Payday loans are small, short-term, unsecured loans often known as cash advances. These loans usually rely on the consumer having previous payroll and employment records. Payday loans are risky. The default rate on these loans has been reported to be as high as 10-20 due to high interest rates. In most cases, debtors can discharge payday loans through a Chapter 7 bankruptcy, or a portion of the debt through Chapter 13.

Before a debtor files for bankruptcy due to a payday loan, he or she should ensure the loan came from a Florida Licensed lender. In Florida, there are a number of restrictions on these loans that include not lending more than $500, and not lending to a person who already possesses an outstanding payday loan. State statutes limit the fees charged on a payday loan to 10% of the total loan amount. This is the interest rate for the specific loan term, not an annual interest rate. If the borrower cannot pay back the payday lender, the lender is limited to demanding the original amount lent plus the 10% fee, simple costs, and any bad check fees imposed by the bank. The lender cannot charge the borrower any other costs unless a court rules otherwise.

Payday lenders may be able to successfully object to a borrower’s payday loan being discharged in a Chapter 7 bankruptcy under certain circumstances. This usually happens if the borrower received a loan from the payday lender within 70-90 days prior to filing their bankruptcy. The lender may argue to the court the borrower took the loan with no intention of paying it back.

However, payday lenders are often unsuccessful in winning these objections. The courts require payday lenders to prove the borrower fraudulently borrowed the money. This is quite difficult to prove, but not impossible, which is why it is important to have an experienced bankruptcy attorney guide borrowers through this process.

There are a few ways to avoid a payday lender’s objection to a debt discharge. The best way to avoid this is for a borrower to wait 90 days after his or her last payday loan. This would mean a payday loan lender would no longer be able to object to the loan being discharged. A borrower may also avoid this litigation by filing a Chapter 13 bankruptcy, which may allow the lender to receive a portion of the debt.

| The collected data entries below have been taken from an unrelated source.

$ cat src/rtl/fdscan_entry_if.sv
// Handshake channel carrying one directory entry word.
interface fdscan_entry_if;
    logic                  valid;
    logic                  ready;
    fdscan_pkg::entry_t    payload;

    modport source (output valid, output payload, input ready);
    modport sink   (input valid, input payload, output ready);
endinterface

$ cat src/rtl/fdscan_result_if.sv
// Handshake channel carrying one scan result word.
interface fdscan_result_if;
    logic                  valid;
    logic                  ready;
    fdscan_pkg::result_t   payload;

    modport source (output valid, output payload, input ready);
    modport sink   (input valid, input payload, output ready);
endinterface

$ cat src/rtl/fdscan_classify.sv
// Per-entry classification and scan state update (combinational).
module fdscan_classify (
    input  fdscan_pkg::entry_t      entry,
    input  fdscan_pkg::scan_cfg_t   cfg,
    input  fdscan_pkg::scan_state_t state_cur,
    output fdscan_pkg::result_t     result,
    output fdscan_pkg::scan_state_t state_next
);
    import fdscan_pkg::*;

    scan_state_t         eff;
    logic [7:0]          status;
    logic                is_end;
    logic                is_del;
    logic                is_dot;
    logic                is_lfn;
    logic                name_match;
    logic                last;
    logic [3:0]          verdict;
    logic                terminal;
    logic                keep_fields;

    assign eff.position = entry.restart ? '0   : state_cur.position;
    assign eff.finished = entry.restart ? 1'b0 : state_cur.finished;

    assign status     = entry.name_bytes[7:0];
    assign is_end     = (status == StatusEnd);
    assign is_del     = (status == StatusDeleted);
    assign is_dot     = (status == StatusDot);
    assign is_lfn     = (entry.attribute_bits[3:0] == AttrLongName);
    assign name_match = (entry.name_bytes == cfg.target_name) &&
                        (entry.ext_bytes == cfg.target_ext);
    assign last       = entry.last_in_chain;

    always_comb
    begin
        verdict = VerdictGoing;
        unique case (cfg.scan_mode)
            ModeFind:
            begin
                if (is_end)
                    verdict = VerdictNotFound;
                else if (!is_del && name_match)
                    verdict = VerdictFound;
                else
                    verdict = last ? VerdictNotFound : VerdictGoing;
            end
            ModeFree:
            begin
                if (is_end || is_del)
                    verdict = VerdictFree;
                else
                    verdict = last ? VerdictExtend : VerdictGoing;
            end
            ModeEmpty:
            begin
                if (is_end)
                    verdict = VerdictEmpty;
                else if (is_del || is_dot)
                    verdict = last ? VerdictEmpty : VerdictGoing;
                else
                    verdict = VerdictNotEmpty;
            end
            ModeList:
            begin
                if (is_end)
                    verdict = VerdictNotFound;
                else if (is_del || is_lfn)
                    verdict = last ? VerdictNotFound : VerdictGoing;
                else
                    verdict = VerdictListed;
            end
            default:
                verdict = VerdictGoing;
        endcase
    end

    assign terminal = ((verdict != VerdictGoing) && (verdict != VerdictListed)) || last;
    assign keep_fields = !eff.finished &&
                         ((verdict == VerdictFound) || (verdict == VerdictListed));

    always_comb
    begin
        result.entry_position = eff.position;
        if (eff.finished)
        begin
            result.verdict      = VerdictIgnored;
            state_next          = eff;
        end
        else
        begin
            result.verdict      = verdict;
            state_next.position = (eff.position < PosLimit) ?
                                  eff.position + 1'b1 : eff.position;
            state_next.finished = terminal;
        end
        if (keep_fields)
        begin
            result.first_cluster = {entry.cluster_high, entry.cluster_low};
            result.found_size    = entry.entry_size;
            result.is_directory  = entry.attribute_bits[AttrDirBit];
        end
        else
        begin
            result.first_cluster = '0;
            result.found_size    = '0;
            result.is_directory  = 1'b0;
        end
    end

endmodule

$ cat src/rtl/fat_directory_entry_scanner.sv
// Top level of the FAT directory entry scanner: registers, handshake, config.
//
//  channel  dir  word                               handshake
//  -------  ---  ---------------------------------  ------------------
//  entry    in   entry_t (restart .. last_in_chain) valid / ready
//  result   out  result_t (verdict .. is_directory) valid / ready
//  cfg      in   cfg_index (2b), cfg_data (64b)     cfg_we, no wait
//
//  One word in, one result out, one per cycle sustained while result.ready
//  is high. The path runs through the entry register, then classify plus
//  scan state update into the result register. Scan state advances only
//  when a word moves into the result register. rst_n clears both valids,
//  the scan state and the config registers to their defaults. A stall on
//  result backs up into entry.ready in the same cycle; nothing is dropped.
module fat_directory_entry_scanner (
    input  logic                   clk,
    input  logic                   rst_n,
    fdscan_entry_if.sink           entry,
    fdscan_result_if.source        result,
    input  logic                   cfg_we,
    input  logic [1:0]             cfg_index,
    input  logic [63:0]            cfg_data
);
    import fdscan_pkg::*;

    // config registers
    scan_cfg_t   cfg_reg;

    // entry stage
    logic        in_vld_reg;
    entry_t      in_data_reg;

    // result stage
    logic        out_vld_reg;
    result_t     out_data_reg;

    // scan state
    scan_state_t state_reg;
    scan_state_t state_next;
    result_t     result_next;

    logic        advance;
    logic        take_in;

    // Entry stage drains when the result register is empty or being emptied.
    assign advance      = in_vld_reg && (!out_vld_reg || result.ready);
    assign entry.ready  = !in_vld_reg || advance;
    assign take_in      = entry.valid && entry.ready;

    assign result.valid   = out_vld_reg;
    assign result.payload = out_data_reg;

    always_ff @(posedge clk or negedge rst_n)
    begin
        if (!rst_n)
        begin
            cfg_reg.scan_mode   <= ModeFind;
            cfg_reg.target_name <= NameReset;
            cfg_reg.target_ext  <= ExtReset;
        end
        else if (cfg_we)
        begin
            unique case (cfg_index)
                CfgScanMode:   cfg_reg.scan_mode   <= cfg_data[1:0];
                CfgTargetName: cfg_reg.target_name <= cfg_data;
                CfgTargetExt:  cfg_reg.target_ext  <= cfg_data[23:0];
                default:       ;  // unused index: write dropped
            endcase
        end
    end

    always_ff @(posedge clk or negedge rst_n)
    begin
        if (!rst_n)
        begin
            in_vld_reg  <= 1'b0;
            out_vld_reg <= 1'b0;
            state_reg   <= '0;
        end
        else
        begin
            if (take_in)
                in_vld_reg <= 1'b1;
            else if (advance)
                in_vld_reg <= 1'b0;

            if (advance)
                out_vld_reg <= 1'b1;
            else if (result.ready)
                out_vld_reg <= 1'b0;

            if (advance)
                state_reg <= state_next;
        end
    end

    // payload registers, no reset
    always_ff @(posedge clk)
    begin
        if (take_in)
            in_data_reg <= entry.payload;
        if (advance)
            out_data_reg <= result_next;
    end

    fdscan_classify u_classify (
        .entry      (in_data_reg),
        .cfg        (cfg_reg),
        .state_cur  (state_reg),
        .result     (result_next),
        .state_next (state_next)
    );

    // entry.ready may drop only while the entry stage holds a word
    a_ready_only_when_full: assert property (@(posedge clk) disable iff (!rst_n)
        !entry.ready |-> in_vld_reg)
        else $error("entry stalled with empty entry stage");

    // entry fields are zero unless the word was found or listed
    a_fields_zeroed: assert property (@(posedge clk) disable iff (!rst_n)
        (out_vld_reg && (out_data_reg.verdict != VerdictFound) &&
         (out_data_reg.verdict != VerdictListed)) |->
        ((out_data_reg.first_cluster == '0) && (out_data_reg.found_size == '0) &&
         !out_data_reg.is_directory))
        else $error("entry fields leaked on non-reporting verdict");

    // scan can only finish on a word moving to the result stage
    a_finish_on_advance: assert property (@(posedge clk) disable iff (!rst_n)
        $rose(state_reg.finished) |-> $past(advance))
        else $error("scan finished without an advancing word");

    // a finished scan holds its position until restart
    a_finished_holds: assert property (@(posedge clk) disable iff (!rst_n)
        (advance && state_reg.finished && !in_data_reg.restart) |=>
        (state_reg.position == $past(state_reg.position)))
        else $error("position moved after scan finished");

    // position counter saturates at its limit
    a_pos_limit: assert property (@(posedge clk) disable iff (!rst_n)
        state_reg.position <= PosLimit)
        else $error("position beyond limit");

endmodule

To receive a payday loan, borrowers may often be required to give the lender a post-dated check to receive the loan. A payday loan lender who tries to then cash this check after a borrower has filed bankruptcy may be in violation of Florida’s automatic stay law. An automatic stay usually bars creditors from taking collection actions after a bankruptcy has been filed. Being required to provide a payday lender with a post-dated check may also allow a payday lender to threaten borrowers by accusing them of check fraud. In Florida, the payday lender is not usually allowed to pursue criminal action against a borrower who has filed for bankruptcy.